With quantum cryptography, all the cryptographies techniques of today would be void. Today, in order to decrypt confidential, encrypted information, it is necessary to have the relative private key. And today, running a so-called "brute force" attack - trying all the possible combinations of letters, special characters and numbers - would be impossible to decipher an RSA key, because the computers we have available would take too long. With quantum technology, however, the same operation would take a few seconds.
Researchers at Nanyang Technological University in Singapore (NTU Singapore) have developed a quantum chip 1,000 times smaller than current quantum configurations. Led by Professor Liu Ai Qun of the NTU and associate professor Kwek Leong Chuan, the team's results were published in Nature Photonics.
The results offer a new opportunity for implementing quantum cryptography methods in many financial systems. This new chip will improve the security context in the various communication methods, from the withdrawal of cash from the ATM to the purchase of goods online (figure 1). These are technologies that today are not very safe and whose communications can be intercepted. Only 3-4 mm wide, the chip uses quantum communication algorithms and provides a higher level of security than existing standards thanks to quantum key distribution (quantum key distribution, QKD).
The Quantum Key Distribution (QKD) uses quantum properties for the exchange of secret information, such as an encrypted key, which can then be used to encrypt messages transmitted over an insecure channel. The security of the QKD is based on fundamental laws of nature and physics, which are invulnerable to increasing computing power, new attack algorithms, or quantum computers.
In the case of quantum cryptography, the key (the medium that allows a message to be encrypted and thus to become readable again) is encoded in a series of photons that are passed between the two parties who must share a message (for example through the optical fiber). According to the Heisenberg uncertainty principle (for which, simplifying, it is not possible to know two characteristics of a quantum object at the same time), anyone interested in obtaining the key cannot do it without disturbing these (polarized) photons. In fact, that is, anyone who interferes between the communication alters their characteristics, leaving a footprint that allows them to notice the intrusion to the interested parties.
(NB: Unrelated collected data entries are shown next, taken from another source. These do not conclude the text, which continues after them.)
[src/rtl/pwr_state_ctl.sv]
module pwr_state_ctl
    import pwr_state_pkg::*;
#(
    parameter int WAKE_DLY = 8
) (
    input  logic                 clk,
    input  logic                 rst_n,
    input  logic                 wr_en,
    input  logic [REG_W-1:0]     wr_data,
    output logic [REG_W-1:0]     rd_data,
    input  logic [NUM_PORTS-1:0] port_evt,
    input  logic                 otg_evt,
    input  logic                 hss_evt,
    input  logic                 spi_evt,
    input  logic                 hpi_evt,
    input  logic                 gpi_evt,
    input  logic                 rail_low,
    output logic                 cpu_clk_en,
    output logic                 per_clk_en,
    output logic                 boost_en,
    output logic                 wake_pulse
);
    typedef struct packed {
        pstate_e          state;
        logic [REG_W-1:0] en;
        logic             pulse;
    } ctl_t;

    ctl_t ctl_d, ctl_q;
    logic wake_hit;
    logic tmr_start;
    logic tmr_done;

    psc_wake_mask i_mask (
        .port_evt (port_evt),
        .otg_evt  (otg_evt),
        .hss_evt  (hss_evt),
        .spi_evt  (spi_evt),
        .hpi_evt  (hpi_evt),
        .gpi_evt  (gpi_evt),
        .en_vec   (ctl_q.en),
        .wake_hit (wake_hit)
    );

    psc_resume_timer #(.WAKE_DLY(WAKE_DLY)) i_tmr (
        .clk   (clk),
        .rst_n (rst_n),
        .start (tmr_start),
        .done  (tmr_done)
    );

    always_comb begin
        ctl_d       = ctl_q;
        ctl_d.pulse = 1'b0;
        tmr_start   = 1'b0;
        if (wr_en) begin
            ctl_d.en = wr_data & WAKE_EN_MASK;
        end
        case (ctl_q.state)
            PS_RUN: begin
                if (wr_en && wr_data[BIT_SLEEP]) begin
                    ctl_d.state = PS_SLEEP;
                end else if (wr_en && wr_data[BIT_HALT]) begin
                    ctl_d.state = PS_HALT;
                end
            end
            PS_HALT, PS_SLEEP: begin
                if (wake_hit) begin
                    ctl_d.state = PS_RESUME;
                    tmr_start   = 1'b1;
                end
            end
            PS_RESUME: begin
                if (tmr_done) begin
                    ctl_d.state = PS_RUN;
                    ctl_d.pulse = 1'b1;
                end
            end
            default: ctl_d.state = PS_RUN;
        endcase
    end

    always_ff @(posedge clk or negedge rst_n) begin
        if (!rst_n) begin
            ctl_q <= '{state: PS_RUN, en: '0, pulse: 1'b0};
        end else begin
            ctl_q <= ctl_d;
        end
    end

    always_comb begin
        rd_data            = ctl_q.en;
        rd_data[BIT_RAIL]  = rail_low;
        rd_data[BIT_SLEEP] = (ctl_q.state == PS_SLEEP);
        rd_data[BIT_HALT]  = (ctl_q.state == PS_HALT);
    end

    assign cpu_clk_en = (ctl_q.state == PS_RUN);
    assign per_clk_en = (ctl_q.state != PS_SLEEP);
    assign boost_en   = (ctl_q.state != PS_SLEEP);
    assign wake_pulse = ctl_q.pulse;
endmodule
`config.mk`:
```
export PLATFORM = sky130hd
export DESIGN_NAME = acc_alu
export DESIGN_NICKNAME = d
export VERILOG_FILES = /design/src/rtl/acc_alu_pkg.sv /design/src/rtl/alu_addsub.sv /design/src/rtl/alu_shift.sv /design/src/rtl/alu_logic.sv /design/src/rtl/acc_alu.sv
export SDC_FILE = /design/constraint.sdc
export NUM_CORES = 1
export LEC_CHECK = 0
export ABC_AREA = 1
export ABC_CLOCK_PERIOD_IN_PS = 4600
export BUFFER_PORTS_ARGS = -buffer_cell sky130_fd_sc_hd__buf_4
export CAP_MARGIN = 20
export CORE_MARGIN = 1
export CORE_UTILIZATION = 30
export DETAILED_ROUTE_END_ITERATION = 10
export HOLD_SLACK_MARGIN = 0.1
export PLACE_DENSITY = 0.53
export SLEW_MARGIN = 20
export SYNTH_ARGS = -nofsm -noshare
export SYNTH_HDL_FRONTEND = slang
export SYNTH_SLANG_ARGS = --single-unit
```
`constraint.sdc`:
```
create_clock -name clk -period 4.6 [get_ports clk]
set_clock_uncertainty 0.1 [all_clocks]
set_input_delay 0.92 -clock clk [delete_from_list [all_inputs] [get_ports clk]]
set_output_delay 0.92 -clock clk [all_outputs]
set_load 0.01 [all_outputs]
```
Prof Liu, who is from NTU's School of Electrical and Electronic Engineering, said, "In today's world, cybersecurity is very important as so much of our data are stored and communicated digitally. Almost all digital platforms and repositories require users to input their passwords and biometric data, and as long as this is the case, it could be eavesdropped on or deciphered. Quantum technology eliminates this as both the password and information are integrated within the message being sent, forming a quantum key."
The discoveries that quantum calculus could bring in areas such as artificial intelligence, medical diagnostics, and pharmacological therapies, just to name a few, are difficult even to imagine or predict would be a real IT revolution. A quantum computer is instead a tool where the number of operations required to achieve a particular result is exponentially lower. Innovation is not in the greater speed of every single operation, but in the smaller number of operations required to reach the result.
The security of our information, however, risks being thrown into crisis by the advent of future quantum computers, equipped with large computing resources, potentially able to overcome current cryptographic techniques. For this reason, quantum cryptography and post-quantum cryptography will become increasingly important.